ABOUT THIS EXERCISE: Check every line of the data and copy the ones where "changed" appears.

MATERIAL FOR THE TASK:
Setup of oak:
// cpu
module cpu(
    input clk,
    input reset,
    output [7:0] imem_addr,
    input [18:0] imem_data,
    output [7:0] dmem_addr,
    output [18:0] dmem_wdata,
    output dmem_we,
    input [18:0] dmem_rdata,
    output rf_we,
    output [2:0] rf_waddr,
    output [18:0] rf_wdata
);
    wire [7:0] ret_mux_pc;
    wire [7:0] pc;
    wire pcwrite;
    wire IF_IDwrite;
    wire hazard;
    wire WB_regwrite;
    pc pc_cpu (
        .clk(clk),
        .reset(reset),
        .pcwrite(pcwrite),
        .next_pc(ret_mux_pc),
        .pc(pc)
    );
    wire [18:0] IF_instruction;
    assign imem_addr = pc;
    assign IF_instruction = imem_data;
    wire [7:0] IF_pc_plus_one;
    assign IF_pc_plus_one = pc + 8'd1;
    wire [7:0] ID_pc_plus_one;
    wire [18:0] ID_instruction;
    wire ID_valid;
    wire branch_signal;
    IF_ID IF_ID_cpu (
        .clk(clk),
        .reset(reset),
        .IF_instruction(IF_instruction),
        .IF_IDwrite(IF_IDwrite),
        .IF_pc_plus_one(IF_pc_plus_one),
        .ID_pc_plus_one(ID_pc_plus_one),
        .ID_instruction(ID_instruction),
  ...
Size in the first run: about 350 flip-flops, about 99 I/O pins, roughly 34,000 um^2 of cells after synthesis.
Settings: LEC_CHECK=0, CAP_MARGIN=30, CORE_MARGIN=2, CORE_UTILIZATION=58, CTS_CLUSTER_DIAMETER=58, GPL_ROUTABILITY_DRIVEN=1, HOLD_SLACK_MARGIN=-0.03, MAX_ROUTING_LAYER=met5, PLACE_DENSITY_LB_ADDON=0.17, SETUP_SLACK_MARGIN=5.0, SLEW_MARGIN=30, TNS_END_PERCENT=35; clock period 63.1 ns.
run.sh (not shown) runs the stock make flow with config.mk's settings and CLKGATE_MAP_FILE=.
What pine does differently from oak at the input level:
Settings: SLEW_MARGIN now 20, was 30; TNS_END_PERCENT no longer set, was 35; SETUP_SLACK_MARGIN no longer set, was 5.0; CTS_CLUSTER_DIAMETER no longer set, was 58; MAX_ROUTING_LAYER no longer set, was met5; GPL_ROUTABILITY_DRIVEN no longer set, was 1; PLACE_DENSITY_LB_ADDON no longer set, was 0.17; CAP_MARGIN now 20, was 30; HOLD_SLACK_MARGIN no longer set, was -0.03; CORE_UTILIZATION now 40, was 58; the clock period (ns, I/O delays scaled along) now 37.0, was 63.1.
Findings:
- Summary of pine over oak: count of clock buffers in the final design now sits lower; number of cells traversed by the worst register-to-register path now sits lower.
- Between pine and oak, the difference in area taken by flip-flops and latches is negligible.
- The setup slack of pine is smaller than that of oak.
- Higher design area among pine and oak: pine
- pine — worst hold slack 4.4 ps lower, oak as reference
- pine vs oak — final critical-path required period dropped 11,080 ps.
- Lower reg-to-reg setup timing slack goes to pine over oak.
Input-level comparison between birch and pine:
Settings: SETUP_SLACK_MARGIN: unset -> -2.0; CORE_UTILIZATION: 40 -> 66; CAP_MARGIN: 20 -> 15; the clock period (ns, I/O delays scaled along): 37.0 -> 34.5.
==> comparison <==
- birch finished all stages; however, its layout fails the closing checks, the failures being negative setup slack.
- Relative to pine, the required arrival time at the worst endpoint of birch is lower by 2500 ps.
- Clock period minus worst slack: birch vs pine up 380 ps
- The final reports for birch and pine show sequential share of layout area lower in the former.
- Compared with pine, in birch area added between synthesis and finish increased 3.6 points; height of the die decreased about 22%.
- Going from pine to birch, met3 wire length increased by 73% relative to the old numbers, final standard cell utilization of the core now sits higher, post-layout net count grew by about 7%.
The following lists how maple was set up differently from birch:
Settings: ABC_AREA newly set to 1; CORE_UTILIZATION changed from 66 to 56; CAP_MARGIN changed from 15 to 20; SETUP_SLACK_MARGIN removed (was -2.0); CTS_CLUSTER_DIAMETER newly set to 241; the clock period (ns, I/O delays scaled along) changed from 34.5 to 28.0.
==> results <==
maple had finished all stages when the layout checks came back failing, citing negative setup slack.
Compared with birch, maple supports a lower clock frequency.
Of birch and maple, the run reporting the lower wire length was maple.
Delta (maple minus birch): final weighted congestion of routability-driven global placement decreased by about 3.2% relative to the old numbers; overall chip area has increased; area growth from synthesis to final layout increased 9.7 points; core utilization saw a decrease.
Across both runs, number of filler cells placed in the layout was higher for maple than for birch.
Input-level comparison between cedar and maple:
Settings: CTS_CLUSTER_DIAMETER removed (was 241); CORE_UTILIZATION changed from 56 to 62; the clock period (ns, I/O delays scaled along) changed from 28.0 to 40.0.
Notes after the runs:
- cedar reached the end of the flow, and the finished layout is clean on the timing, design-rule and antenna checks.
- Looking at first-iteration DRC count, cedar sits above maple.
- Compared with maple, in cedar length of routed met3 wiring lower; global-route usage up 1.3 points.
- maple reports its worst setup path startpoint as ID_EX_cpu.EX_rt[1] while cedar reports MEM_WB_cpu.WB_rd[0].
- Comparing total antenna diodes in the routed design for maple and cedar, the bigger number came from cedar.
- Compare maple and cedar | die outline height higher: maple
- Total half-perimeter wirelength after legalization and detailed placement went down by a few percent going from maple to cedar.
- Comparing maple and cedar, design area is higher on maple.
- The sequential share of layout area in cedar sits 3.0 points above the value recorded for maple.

WRITTEN REPLY:
Settings: ABC_AREA newly set to 1; CORE_UTILIZATION changed from 66 to 56; CAP_MARGIN changed from 15 to 20; SETUP_SLACK_MARGIN removed (was -2.0); CTS_CLUSTER_DIAMETER newly set to 241; the clock period (ns, I/O delays scaled along) changed from 34.5 to 28.0.
Settings: CTS_CLUSTER_DIAMETER removed (was 241); CORE_UTILIZATION changed from 56 to 62; the clock period (ns, I/O delays scaled along) changed from 28.0 to 40.0.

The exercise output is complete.